=== Exercise ===
Using the records below, filter for lines that contain the string "direction" and copy them out.

=== Records ===

**src/logic/parallel_io_map.vh**
```
// register offsets, field positions and reset values of the two parallel port units
`ifndef PARALLEL_IO_MAP_VH
`define PARALLEL_IO_MAP_VH
`define GIO_BASE          8'h40
`define GIO_WIN_MASK      8'hfc
`define HC_BASE           8'h00
`define HC_WIN_MASK       8'hfc
`define OFS_FIRST         2'h0
`define OFS_SECOND        2'h1
`define OFS_THIRD         2'h2
`define OFS_CTRL          2'h3
`define CTRL_MODE_SET     7
`define CTRL_FIRST_IN     4
`define CTRL_THIRD_HI_IN  3
`define CTRL_SECOND_IN    1
`define CTRL_THIRD_LO_IN  0
`define CTRL_BSR_SET      0
`define CTRL_BSR_SEL_LO   1
`define CTRL_BSR_SEL_HI   3
`define DIR_RESET         1'b1
`define DATA_RESET        8'h00
`define CTRL_RESET        8'h9b
`define COUNT_RESET       16'h0000
`define SEL_COUNT_BIT     1'b0
`define CTRL_COUNT_SRC    2
`define PIN_IDLE          8'hff
`define EDGE_IDLE         2'h3
`define OE_RESET          8'h00
`define SINK_OFF          8'hff
`define RDATA_RESET       8'h00
`endif

```
**src/logic/dual_parallel_io_ports.v**
```verilog
// two parallel port units: a 24-line general port unit and an 8-line inverting high-current unit
//
// What this block does
// - general unit decodes four I/O addresses starting at 40H.
// - first port at offset 0, all eight lines one direction.
// - second port at offset 1, all eight lines one direction.
// - third port at offset 2, direction whole or per four-line half.
// - third port bits 0 and 1 serve as input, output, interrupt or counter.
// - high-current unit at addresses 0 to 3, eight output lines to driver.
// - high-current path inverts: writing 1 turns output on, pulling it low.
// - every line of both units comes up as input after reset.
`timescale 1ns/1ps
`include "parallel_io_map.vh"
module dual_parallel_io_ports #(
	parameter ADDR_WIDTH = 8
) (
	input  wire                  clock,
	input  wire                  resetn,
	input  wire                  enable,
	input  wire [ADDR_WIDTH-1:0] io_addr,
	input  wire                  io_read,
	input  wire                  io_write,
	input  wire [7:0]            io_wdata,
	output reg  [7:0]            io_rdata,
	input  wire [7:0]            first_in,
	output reg  [7:0]            first_out,
	output reg  [7:0]            first_oe,
	input  wire [7:0]            second_in,
	output reg  [7:0]            second_out,
	output reg  [7:0]            second_oe,
	input  wire [7:0]            third_in,
	output reg  [7:0]            third_out,
	output reg  [7:0]            third_oe,
	output reg  [1:0]            third_irq,
	output reg  [15:0]           event_count,
	output reg  [7:0]            sink_drive_n,
	output reg                   sink_enable,
	output reg  [7:0]            hc_pin_out,
	output reg  [7:0]            hc_oe,
	input  wire [7:0]            hc_pin_in
);

	// pin synchronisers, two stages, second stage only read by logic;
	// the first stage may go metastable, so nothing else looks at it
	reg [7:0]  first_s1, first_s2;
	reg [7:0]  second_s1, second_s2;
	reg [7:0]  third_s1, third_s2;
	reg [7:0]  hc_s1, hc_s2;
	// last sampled level of third port bits 0/1, for edge detection
	reg [1:0]  third_prev;
	// general unit state
	reg [7:0]  first_latch, second_latch, third_latch;
	reg        first_dir_in, second_dir_in, third_lo_in, third_hi_in;
	reg        count_src;
	// high-current unit state; only its first port reaches pins, so the
	// rest of its control byte has nothing to steer and is not kept
	reg [7:0]  hc_latch;
	reg        hc_dir_in;

	// address decode: both windows are four bytes wide and aligned,
	// so the low two address bits pick the location inside a window
	wire [7:0] full_addr = io_addr[7:0];
	wire       gio_sel = ((full_addr & `GIO_WIN_MASK) == `GIO_BASE);
	wire       hc_sel  = ((full_addr & `HC_WIN_MASK) == `HC_BASE);
	wire [1:0] ofs     = full_addr[1:0];
	wire       gio_wr  = enable & io_write & gio_sel;
	wire       hc_wr   = enable & io_write & hc_sel;
	// rising edges of third port bits 0/1, seen after synchronisation
	wire [1:0] rise    = third_s2[1:0] & ~third_prev;
	// control byte: bit 7 high is a mode write, bit 7 low a single-bit
	// set or reset of the third port, bits 3:1 naming the bit, bit 0 its value
	wire [2:0] bsr_bit = io_wdata[`CTRL_BSR_SEL_HI:`CTRL_BSR_SEL_LO];

	// synchronise every pin input before use
	always @(posedge clock or negedge resetn) begin
		if (!resetn) begin
			// idle level of the pulled-up lines, so no false edge after reset
			first_s1   <= `PIN_IDLE;
			first_s2   <= `PIN_IDLE;
			second_s1  <= `PIN_IDLE;
			second_s2  <= `PIN_IDLE;
			third_s1   <= `PIN_IDLE;
			third_s2   <= `PIN_IDLE;
			hc_s1      <= `PIN_IDLE;
			hc_s2      <= `PIN_IDLE;
			third_prev <= `EDGE_IDLE;
		end else if (enable) begin
			first_s1   <= first_in;
			first_s2   <= first_s1;
			second_s1  <= second_in;
			second_s2  <= second_s1;
			third_s1   <= third_in;
			third_s2   <= third_s1;
			hc_s1      <= hc_pin_in;
			hc_s2      <= hc_s1;
			third_prev <= third_s2[1:0];
		end
	end

	// general unit: data latches and control register
	// a write with enable low is dropped, since gio_wr already holds enable
	always @(posedge clock or negedge resetn) begin
		if (!resetn) begin
			first_latch   <= `DATA_RESET;
			second_latch  <= `DATA_RESET;
			third_latch   <= `DATA_RESET;
			first_dir_in  <= `DIR_RESET;
			second_dir_in <= `DIR_RESET;
			third_lo_in   <= `DIR_RESET;
			third_hi_in   <= `DIR_RESET;
			count_src     <= `SEL_COUNT_BIT;
		end else if (gio_wr) begin
			case (ofs)
				`OFS_FIRST:  first_latch  <= io_wdata;
				`OFS_SECOND: second_latch <= io_wdata;
				`OFS_THIRD:  third_latch  <= io_wdata;
				default: begin
					// control write: mode set or single-bit set/reset of third port
					if (io_wdata[`CTRL_MODE_SET]) begin
						first_dir_in  <= io_wdata[`CTRL_FIRST_IN];
						second_dir_in <= io_wdata[`CTRL_SECOND_IN];
						third_lo_in   <= io_wdata[`CTRL_THIRD_LO_IN];
						third_hi_in   <= io_wdata[`CTRL_THIRD_HI_IN];
						// a mode write clears the latches so no stale byte drives a new output
						first_latch   <= `DATA_RESET;
						second_latch  <= `DATA_RESET;
						third_latch   <= `DATA_RESET;
						// bit 2 selects which low line of the third port feeds the counter
						count_src     <= io_wdata[`CTRL_COUNT_SRC];
					end else begin
						third_latch[bsr_bit] <= io_wdata[`CTRL_BSR_SET];
					end
				end
			endcase
		end
	end

	// third port bits 0/1: interrupt on rising input edge, counter on chosen line
	// edges count only while the lower half is input; an output raises nothing
	// counter wraps silently at 16 bits, software must read it often enough
	always @(posedge clock or negedge resetn) begin
		if (!resetn) begin
			third_irq   <= 2'h0;
			event_count <= `COUNT_RESET;
		end else if (enable) begin
			third_irq <= third_lo_in ? rise : 2'h0;
			if (third_lo_in && rise[count_src]) begin
				event_count <= event_count + 16'h0001;
			end
		end
	end

	// high-current unit: latch and control, first port only wired to pins
	// a control byte with bit 7 low is dropped: this unit has no third port
	always @(posedge clock or negedge resetn) begin
		if (!resetn) begin
			hc_latch      <= `DATA_RESET;
			hc_dir_in     <= `DIR_RESET;
		end else if (hc_wr) begin
			if (ofs == `OFS_FIRST) begin
				hc_latch <= io_wdata;
			end else if (ofs == `OFS_CTRL && io_wdata[`CTRL_MODE_SET]) begin
				hc_dir_in     <= io_wdata[`CTRL_FIRST_IN];
				hc_latch      <= `DATA_RESET;
			end
		end
	end

	// registered pin drives and output enables for both units
	// pins follow the latches one edge late: the price of outputs straight from flops
	always @(posedge clock or negedge resetn) begin
		if (!resetn) begin
			// everything released and every sink off while reset is held
			first_out    <= `DATA_RESET;
			first_oe     <= `OE_RESET;
			second_out   <= `DATA_RESET;
			second_oe    <= `OE_RESET;
			third_out    <= `DATA_RESET;
			third_oe     <= `OE_RESET;
			hc_pin_out   <= `DATA_RESET;
			hc_oe        <= `OE_RESET;
			sink_drive_n <= `SINK_OFF;
			sink_enable  <= 1'b0;
		end else if (enable) begin
			first_out  <= first_latch;
			first_oe   <= {8{~first_dir_in}};
			second_out <= second_latch;
			second_oe  <= {8{~second_dir_in}};
			third_out  <= third_latch;
			third_oe   <= {{4{~third_hi_in}}, {4{~third_lo_in}}};
			hc_pin_out <= hc_latch;
			hc_oe      <= {8{~hc_dir_in}};
			// inverting sink: a 1 written pulls the load pin low; input mode leaves it off
			sink_drive_n <= hc_dir_in ? 8'hff : ~hc_latch;
			sink_enable  <= ~hc_dir_in;
		end
	end

	// read mux; control location is write-only and reads zero
	// a read answers one edge later; input ports give pins two edges behind
	// high-current offsets 1 to 3 read zero, only its first port exists
	always @(posedge clock or negedge resetn) begin
		if (!resetn) begin
			io_rdata <= `RDATA_RESET;
		end else if (enable && io_read) begin
			if (gio_sel) begin
				case (ofs)
					`OFS_FIRST:  io_rdata <= first_dir_in ? first_s2 : first_latch;
					`OFS_SECOND: io_rdata <= second_dir_in ? second_s2 : second_latch;
					`OFS_THIRD:  io_rdata <= {third_hi_in ? third_s2[7:4] : third_latch[7:4],
					                          third_lo_in ? third_s2[3:0] : third_latch[3:0]};
					default:     io_rdata <= 8'h00;
				endcase
			end else if (hc_sel && ofs == `OFS_FIRST) begin
				io_rdata <= hc_dir_in ? hc_s2 : hc_latch;
			end else begin
				io_rdata <= 8'h00;
			end
		end
	end

endmodule

```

=== Exercise response ===
// - first port at offset 0, all eight lines one direction.
// - second port at offset 1, all eight lines one direction.
// - third port at offset 2, direction whole or per four-line half.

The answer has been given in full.